How to Hijack a Political Party
The secret to political success is leverage: organize a few like-minded friends, seize control of a county organization and work your way up.
Primary politics and campaign finance allow small groups of highly committed voters to capture political parties and disenfranchise the middle. But it doesn’t have to be this way.
This is part 2 of a series. Click here for part 1.
"Better to lose an election than lose control of the party." The aphorism is usually attributed to some Tammany Hall boss, but it could as readily have been pronounced by Roscoe Conkling or James Farley or Ralph Reed.
The secret of success in business is leverage: Use $2 of your own to gain 51% control of a $4 asset, then use the $4 asset to gain 51% of an $8 asset, and soon you have built yourself a vast global conglomerate using a huge vast amount of other people's money.
Politics is based upon the same secret. If you can organize a few dozen like-minded friends, you can seize control of a county organization. Add a few more counties, and soon you are running a state party organization. Next thing you know: you are running a grand national party.

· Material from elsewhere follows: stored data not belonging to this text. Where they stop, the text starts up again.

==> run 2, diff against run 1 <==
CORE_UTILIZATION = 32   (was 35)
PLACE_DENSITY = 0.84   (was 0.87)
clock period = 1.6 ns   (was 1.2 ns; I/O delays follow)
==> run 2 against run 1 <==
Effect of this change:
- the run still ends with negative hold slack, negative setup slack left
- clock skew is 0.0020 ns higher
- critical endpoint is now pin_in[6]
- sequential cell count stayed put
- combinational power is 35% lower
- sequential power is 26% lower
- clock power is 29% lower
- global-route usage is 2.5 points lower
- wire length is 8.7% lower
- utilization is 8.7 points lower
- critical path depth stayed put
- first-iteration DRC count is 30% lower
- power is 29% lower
[src/rtl/i2c_regif_pkg.sv]
package i2c_regif_pkg;
    parameter int REG_AW = 8;
    parameter int BYTE_W = 8;
    parameter int CNT_W  = $clog2(BYTE_W + 1);
    parameter logic [5:0] ADDR_PREFIX = 6'b110000;

    typedef enum logic [2:0] {
        ST_IDLE, ST_ADDR, ST_AACK, ST_WR, ST_WACK, ST_RD, ST_RACK
    } bus_st_e;

    typedef struct packed {
        bus_st_e             st;
        logic [BYTE_W-1:0]   shift;
        logic [CNT_W-1:0]    cnt;
        logic [REG_AW-1:0]   ptr;
        logic                first;
        logic                rw;
        logic                nack;
        logic                oe;
        logic                wr_en;
        logic [REG_AW-1:0]   wr_addr;
        logic [BYTE_W-1:0]   wr_data;
        logic                scl_p;
        logic                sda_p;
    } regif_t;
endpackage

[src/rtl/i2c_regif_sync.sv]
module i2c_regif_sync #(
    parameter int STAGES = 2,
    parameter int W      = 2
) (
    input  logic         clk,
    input  logic         rst_n,
    input  logic [W-1:0] d,
    output logic [W-1:0] q
);
    logic [STAGES-1:0][W-1:0] pipe_q;

    always_ff @(posedge clk or negedge rst_n) begin
        if (!rst_n) pipe_q <= '1;
        else        pipe_q <= {pipe_q[STAGES-2:0], d};
    end

    assign q = pipe_q[STAGES-1];
endmodule

[src/rtl/i2c_regif_rdmux.sv]
module i2c_regif_rdmux
    import i2c_regif_pkg::*;
(
    input  logic [REG_AW-1:0] ptr,
    input  logic [BYTE_W-1:0] file_data,
    input  logic              xtal_los,
    input  logic              clkin_los,
    input  logic [1:0]        pll_lol,
    output logic [BYTE_W-1:0] rd_byte
);
    logic [BYTE_W-1:0] status;

    always_comb begin
        status    = '0;
        status[3] = xtal_los;
        status[4] = clkin_los;
        status[5] = pll_lol[0];
        status[6] = pll_lol[1];
        rd_byte   = (ptr == '0) ? status : file_data;
    end
endmodule

[src/rtl/i2c_regif.sv]
module i2c_regif
    import i2c_regif_pkg::*;
(
    input  logic              clk,
    input  logic              rst_n,
    input  logic              scl_in,
    input  logic              sda_in,
    output logic              sda_oe,
    output logic              sda_drv,
    input  logic              addr_strap,
    input  logic              xtal_los,
    input  logic              clkin_los,
    input  logic [1:0]        pll_lol,
    output logic              rf_wr_en,
    output logic [REG_AW-1:0] rf_wr_addr,
    output logic [BYTE_W-1:0] rf_wr_data,
    output logic [REG_AW-1:0] rf_rd_addr,
    input  logic [BYTE_W-1:0] rf_rd_data
);
    localparam logic [CNT_W-1:0] LAST_BIT = CNT_W'(BYTE_W - 1);
    localparam logic [CNT_W-1:0] FULL_CNT = CNT_W'(BYTE_W);

    logic [1:0]        bus_s;
    logic              scl_s, sda_s;
    logic              start_evt, stop_evt, scl_rise, scl_fall;
    logic              addr_hit;
    logic [BYTE_W-1:0] rd_byte;
    regif_t            r_q, r_d;

    i2c_regif_sync #(.STAGES(2), .W(2)) u_sync (
        .clk (clk),
        .rst_n (rst_n),
        .d   ({scl_in, sda_in}),
        .q   (bus_s)
    );
    assign scl_s = bus_s[1];
    assign sda_s = bus_s[0];

    i2c_regif_rdmux u_rdmux (
        .ptr       (r_q.ptr),
        .file_data (rf_rd_data),
        .xtal_los  (xtal_los),
        .clkin_los (clkin_los),
        .pll_lol   (pll_lol),
        .rd_byte   (rd_byte)
    );

    // bus events on the synchronised lines
    assign start_evt = scl_s && r_q.scl_p && r_q.sda_p && !sda_s;
    assign stop_evt  = scl_s && r_q.scl_p && !r_q.sda_p && sda_s;
    assign scl_rise  = scl_s && !r_q.scl_p;
    assign scl_fall  = !scl_s && r_q.scl_p;
    assign addr_hit  = (r_q.shift[7:1] == {ADDR_PREFIX, addr_strap});

    always_comb begin
        r_d       = r_q;
        r_d.wr_en = 1'b0;
        r_d.scl_p = scl_s;
        r_d.sda_p = sda_s;
        if (start_evt) begin
            r_d.st    = ST_ADDR;
            r_d.cnt   = '0;
            r_d.oe    = 1'b0;
            r_d.first = 1'b1;
        end else if (stop_evt) begin
            r_d.st = ST_IDLE;
            r_d.oe = 1'b0;
        end else begin
            unique case (r_q.st)
                ST_IDLE: ;
                ST_ADDR: begin
                    if (scl_rise) begin
                        r_d.shift = {r_q.shift[BYTE_W-2:0], sda_s};
                        r_d.cnt   = r_q.cnt + 1'b1;
                    end else if (scl_fall && r_q.cnt == FULL_CNT) begin
                        if (addr_hit) begin
                            r_d.oe = 1'b1;
                            r_d.rw = r_q.shift[0];
                            r_d.st = ST_AACK;
                        end else begin
                            r_d.st = ST_IDLE;
                        end
                    end
                end
                ST_AACK: begin
                    if (scl_fall) begin
                        r_d.cnt = '0;
                        if (r_q.rw) begin
                            r_d.shift = rd_byte;
                            r_d.oe    = !rd_byte[BYTE_W-1];
                            r_d.st    = ST_RD;
                        end else begin
                            r_d.oe = 1'b0;
                            r_d.st = ST_WR;
                        end
                    end
                end
                ST_WR: begin
                    if (scl_rise) begin
                        r_d.shift = {r_q.shift[BYTE_W-2:0], sda_s};
                        r_d.cnt   = r_q.cnt + 1'b1;
                    end else if (scl_fall && r_q.cnt == FULL_CNT) begin
                        r_d.oe = 1'b1;
                        r_d.st = ST_WACK;
                        if (r_q.first) begin
                            r_d.ptr   = r_q.shift;
                            r_d.first = 1'b0;
                        end else begin
                            r_d.wr_en   = (r_q.ptr != '0);
                            r_d.wr_addr = r_q.ptr;
                            r_d.wr_data = r_q.shift;
                            r_d.ptr     = r_q.ptr + 1'b1;
                        end
                    end
                end
                ST_WACK: begin
                    if (scl_fall) begin
                        r_d.oe  = 1'b0;
                        r_d.cnt = '0;
                        r_d.st  = ST_WR;
                    end
                end
                ST_RD: begin
                    if (scl_fall) begin
                        if (r_q.cnt == LAST_BIT) begin
                            r_d.oe  = 1'b0;
                            r_d.st  = ST_RACK;
                            r_d.ptr = r_q.ptr + 1'b1;
                        end else begin
                            r_d.shift = {r_q.shift[BYTE_W-2:0], 1'b0};
                            r_d.oe    = !r_q.shift[BYTE_W-2];
                            r_d.cnt   = r_q.cnt + 1'b1;
                        end
                    end
                end
                ST_RACK: begin
                    if (scl_rise) begin
                        r_d.nack = sda_s;
                    end else if (scl_fall) begin
                        if (r_q.nack) begin
                            r_d.st = ST_IDLE;
                        end else begin
                            r_d.shift = rd_byte;
                            r_d.oe    = !rd_byte[BYTE_W-1];
                            r_d.cnt   = '0;
                            r_d.st    = ST_RD;
                        end
                    end
                end
                default: r_d.st = ST_IDLE;
            endcase
        end
    end

    always_ff @(posedge clk or negedge rst_n) begin
        if (!rst_n) begin
            r_q       <= '0;
            r_q.st    <= ST_IDLE;
            r_q.scl_p <= 1'b1;
            r_q.sda_p <= 1'b1;
        end else begin
            r_q <= r_d;
        end
    end

    assign sda_oe     = r_q.oe;
    assign sda_drv    = 1'b0;
    assign rf_wr_en   = r_q.wr_en;
    assign rf_wr_addr = r_q.wr_addr;
    assign rf_wr_data = r_q.wr_data;
    assign rf_rd_addr = r_q.ptr;


    no_reg0_write_chk: assert property (@(posedge clk) disable iff (!rst_n)
        rf_wr_en |-> rf_wr_addr != '0);


    single_strobe_chk: assert property (@(posedge clk) disable iff (!rst_n)
        rf_wr_en |=> !rf_wr_en);


    ptr_advance_chk: assert property (@(posedge clk) disable iff (!rst_n)
        rf_wr_en |=> rf_rd_addr == $past(rf_wr_addr) + 1'b1);


    sda_low_phase_chk: assert property (@(posedge clk) disable iff (!rst_n)
        (!$stable(sda_oe) && !$past(start_evt) && !$past(stop_evt)) |-> !scl_s);


    stop_release_chk: assert property (@(posedge clk) disable iff (!rst_n)
        stop_evt |=> !sda_oe);
endmodule
$ cat src/rtl/evt_irq_pkg.sv
package evt_irq_pkg;
  localparam int unsigned ST_W     = 16;
  localparam int unsigned VEC_W    = $clog2(ST_W + 1);
  localparam int unsigned SEL_W    = 3;
  localparam int unsigned BUSY_BIT = 12;
  localparam int unsigned RXRDY_BIT = 3;
  localparam int unsigned TXRDY_BIT = 4;
  localparam int unsigned RXDMA_BIT = 15;
  localparam int unsigned TXDMA_BIT = 7;
  localparam int unsigned FORCE_BIT = 11;

  localparam logic [ST_W-1:0] STORE_MASK = ~(ST_W'(1) << BUSY_BIT);
  localparam logic [ST_W-1:0] SWCLR_MASK = 16'h63E7;
  localparam logic [ST_W-1:0] IE_MASK    = 16'h63FF;
  localparam logic [ST_W-1:0] WAKE_MASK  = 16'h636F;
  localparam logic [ST_W-1:0] FORCE_VAL  = 16'h063F;

  typedef enum logic [SEL_W-1:0] {
    SEL_STAT = 3'd0,
    SEL_IE   = 3'd1,
    SEL_WAKE = 3'd2,
    SEL_VEC  = 3'd3,
    SEL_DMA  = 3'd4,
    SEL_TEST = 3'd5
  } reg_sel_e;
endpackage

$ cat src/rtl/evt_status_reg.sv
module evt_status_reg
  import evt_irq_pkg::*;
(
  input  logic            clk_i,
  input  logic            rst_ni,
  input  logic [ST_W-1:0] set_i,
  input  logic [ST_W-1:0] hw_clr_i,
  input  logic [ST_W-1:0] sw_clr_i,   // raw write-one data
  input  logic [ST_W-1:0] vec_clr_i,
  input  logic            force_i,
  output logic [ST_W-1:0] stat_o
);
  logic [ST_W-1:0] stat_q, stat_d, clr_all, set_all;

  always_comb begin
    clr_all = hw_clr_i | (sw_clr_i & SWCLR_MASK) | vec_clr_i;
    set_all = set_i | (force_i ? FORCE_VAL : '0);
    // set has priority over any clear
    stat_d  = ((stat_q & ~clr_all) | set_all) & STORE_MASK;
  end

  always_ff @(posedge clk_i or negedge rst_ni) begin
    if (!rst_ni) stat_q <= '0;
    else         stat_q <= stat_d;
  end

  assign stat_o = stat_q;

  localparam logic [ST_W-1:0] HW_ONLY = STORE_MASK & ~SWCLR_MASK;

  p_set_wins_r5: assert property (@(posedge clk_i) disable iff (!rst_ni)
    (set_i != '0) |=> ((stat_q & $past(set_i & STORE_MASK)) == $past(set_i & STORE_MASK)));

  p_hw_only_bits_r4: assert property (@(posedge clk_i) disable iff (!rst_ni)
    (sw_clr_i != '0 && hw_clr_i == '0 && vec_clr_i == '0)
      |=> ((stat_q & $past(stat_q & HW_ONLY)) == $past(stat_q & HW_ONLY)));

  p_vec_ack_clears_r10: assert property (@(posedge clk_i) disable iff (!rst_ni)
    (vec_clr_i != '0 && (vec_clr_i & set_i) == '0 && !force_i)
      |=> ((stat_q & $past(vec_clr_i)) == '0));
endmodule

$ cat src/rtl/evt_mask_regs.sv
module evt_mask_regs
  import evt_irq_pkg::*;
(
  input  logic            clk_i,
  input  logic            rst_ni,
  input  logic            ie_we_i,
  input  logic            wake_we_i,
  input  logic            dma_we_i,
  input  logic [ST_W-1:0] wdata_i,
  output logic [ST_W-1:0] ie_o,
  output logic [ST_W-1:0] wake_o,
  output logic            rx_dma_en_o,
  output logic            tx_dma_en_o
);
  logic [ST_W-1:0] ie_q, wake_q;
  logic            rx_en_q, tx_en_q;

  always_ff @(posedge clk_i or negedge rst_ni) begin
    if (!rst_ni) begin
      ie_q    <= '0;
      wake_q  <= '0;
      rx_en_q <= 1'b0;
      tx_en_q <= 1'b0;
    end else begin
      if (ie_we_i)   ie_q   <= wdata_i & IE_MASK;
      if (wake_we_i) wake_q <= wdata_i & WAKE_MASK;
      if (dma_we_i) begin
        rx_en_q <= wdata_i[RXDMA_BIT];
        tx_en_q <= wdata_i[TXDMA_BIT];
        // DMA takes over a direction: drop its ready interrupt
        if (wdata_i[RXDMA_BIT]) ie_q[RXRDY_BIT] <= 1'b0;
        if (wdata_i[TXDMA_BIT]) ie_q[TXRDY_BIT] <= 1'b0;
      end
    end
  end

  assign ie_o        = ie_q;
  assign wake_o      = wake_q;
  assign rx_dma_en_o = rx_en_q;
  assign tx_dma_en_o = tx_en_q;

  p_rx_dma_masks_ie_r9: assert property (@(posedge clk_i) disable iff (!rst_ni)
    (dma_we_i && wdata_i[RXDMA_BIT]) |=> !ie_q[RXRDY_BIT]);

  p_tx_dma_masks_ie_r9: assert property (@(posedge clk_i) disable iff (!rst_ni)
    (dma_we_i && wdata_i[TXDMA_BIT]) |=> !ie_q[TXRDY_BIT]);

  p_ie_legal_r7: assert property (@(posedge clk_i) disable iff (!rst_ni)
    ie_we_i |=> ((ie_q & ~IE_MASK) == '0));
endmodule

$ cat src/rtl/evt_lowest_enc.sv
module evt_lowest_enc
  import evt_irq_pkg::*;
#(
  parameter int unsigned W  = ST_W,
  parameter int unsigned IW = $clog2(W + 1)
) (
  input  logic [W-1:0]  req_i,
  output logic [IW-1:0] idx_o,     // 1-based, 0 when none
  output logic [W-1:0]  onehot_o
);
  always_comb begin
    idx_o = '0;
    for (int i = W - 1; i >= 0; i--) begin
      if (req_i[i]) idx_o = IW'(i + 1);
    end
  end

  assign onehot_o = req_i & (~req_i + W'(1));

  always_comb begin
    assert ($onehot0(onehot_o)) else $error("p_onehot_ack_r10");
  end
endmodule

$ cat src/rtl/evt_irq_unit.sv
module evt_irq_unit
  import evt_irq_pkg::*;
#(
  parameter bit VEC_EN = 1'b1
) (
  input  logic        clk_i,
  input  logic        rst_ni,
  input  logic [15:0] set_i,
  input  logic [15:0] hw_clr_i,
  input  logic        bus_busy_i,
  input  logic        reg_we_i,
  input  logic        reg_re_i,
  input  logic [2:0]  reg_sel_i,
  input  logic [15:0] reg_wdata_i,
  output logic [15:0] reg_rdata_o,
  output logic        irq_o,
  output logic        rx_dma_req_o,
  output logic        tx_dma_req_o
);
  logic [ST_W-1:0]  stat, ie, wake, pend, ack_oh, vec_clr, sw_clr;
  logic [VEC_W-1:0] vec_idx;
  logic             rx_en, tx_en, force_on;
  reg_sel_e         sel;

  assign sel      = reg_sel_e'(reg_sel_i);
  assign sw_clr   = (reg_we_i && sel == SEL_STAT) ? reg_wdata_i : '0;
  assign force_on = reg_we_i && sel == SEL_TEST && reg_wdata_i[FORCE_BIT];
  assign pend     = stat & ie;

  evt_status_reg u_stat (
    .clk_i, .rst_ni,
    .set_i, .hw_clr_i,
    .sw_clr_i (sw_clr),
    .vec_clr_i(vec_clr),
    .force_i  (force_on),
    .stat_o   (stat)
  );

  evt_mask_regs u_masks (
    .clk_i, .rst_ni,
    .ie_we_i    (reg_we_i && sel == SEL_IE),
    .wake_we_i  (reg_we_i && sel == SEL_WAKE),
    .dma_we_i   (reg_we_i && sel == SEL_DMA),
    .wdata_i    (reg_wdata_i),
    .ie_o       (ie),
    .wake_o     (wake),
    .rx_dma_en_o(rx_en),
    .tx_dma_en_o(tx_en)
  );

  generate
    if (VEC_EN) begin : g_vec
      evt_lowest_enc #(.W(ST_W), .IW(VEC_W)) u_enc (
        .req_i   (pend),
        .idx_o   (vec_idx),
        .onehot_o(ack_oh)
      );
      assign vec_clr = (reg_re_i && sel == SEL_VEC) ? ack_oh : '0;
    end else begin : g_no_vec
      assign vec_idx = '0;
      assign ack_oh  = '0;
      assign vec_clr = '0;
    end
  endgenerate

  always_comb begin
    unique case (sel)
      SEL_STAT: reg_rdata_o = stat | (ST_W'(bus_busy_i) << BUSY_BIT);
      SEL_IE:   reg_rdata_o = ie;
      SEL_WAKE: reg_rdata_o = wake;
      SEL_VEC:  reg_rdata_o = ST_W'(vec_idx);
      SEL_DMA:  reg_rdata_o = (ST_W'(rx_en) << RXDMA_BIT) | (ST_W'(tx_en) << TXDMA_BIT);
      default:  reg_rdata_o = '0;
    endcase
  end

  assign irq_o        = |pend;
  assign rx_dma_req_o = rx_en & stat[RXRDY_BIT];
  assign tx_dma_req_o = tx_en & stat[TXRDY_BIT];

  p_irq_needs_enable_r6: assert property (@(posedge clk_i) disable iff (!rst_ni)
    irq_o |-> (ie != '0 && stat != '0));

  p_rx_req_gated_r8: assert property (@(posedge clk_i) disable iff (!rst_ni)
    rx_dma_req_o |-> rx_en);

  p_tx_req_gated_r8: assert property (@(posedge clk_i) disable iff (!rst_ni)
    tx_dma_req_o |-> tx_en);

  p_force_sets_r11: assert property (@(posedge clk_i) disable iff (!rst_ni)
    force_on |=> ((stat & FORCE_VAL) == FORCE_VAL));
endmodule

The secret of the success of candidates like Christine O'Donnell and Sharron Angle is that participation in primary elections is usually low - and participation in the organizing activities preceding the primary is even lower. There's the opportunity for political leverage.
Business leverage is regulated by the law of corporations. Your $2 may buy 51% of a $4 company - but not an unlimited right to do whatever you will with that company. The 49% minority has claims too. Not so in politics. Once, say, a Pat Toomey has won a primary over an Arlen Specter, he can disregard Specter's voters as blithely as a 19th century railway tycoon disregarded his minority shareholders. Did they want a more moderate approach to abortion? Too bad. We won, they lost, we get our way.
Political leverage has been enhanced by 2 important trends in recent life.
The first trend is the increasing power of incumbency. Once in - you are in, and hard to get rid of. You have a lot of leeway to do as you wish, especially on lower salience issues.
The second trend is the rise of national fundraising. A candidate like Sharron Angle can raise $14 million nationwide even as she is rejected locally. It would be natural for Angle to think of herself not as a leader of the Nevada Republican party, with responsibilities to all Nevada Republicans, but as the local representative of a national political movement, owing loyalty to likeminded people across the country - but not to local people who disagree, even if they happen to belong to her same party.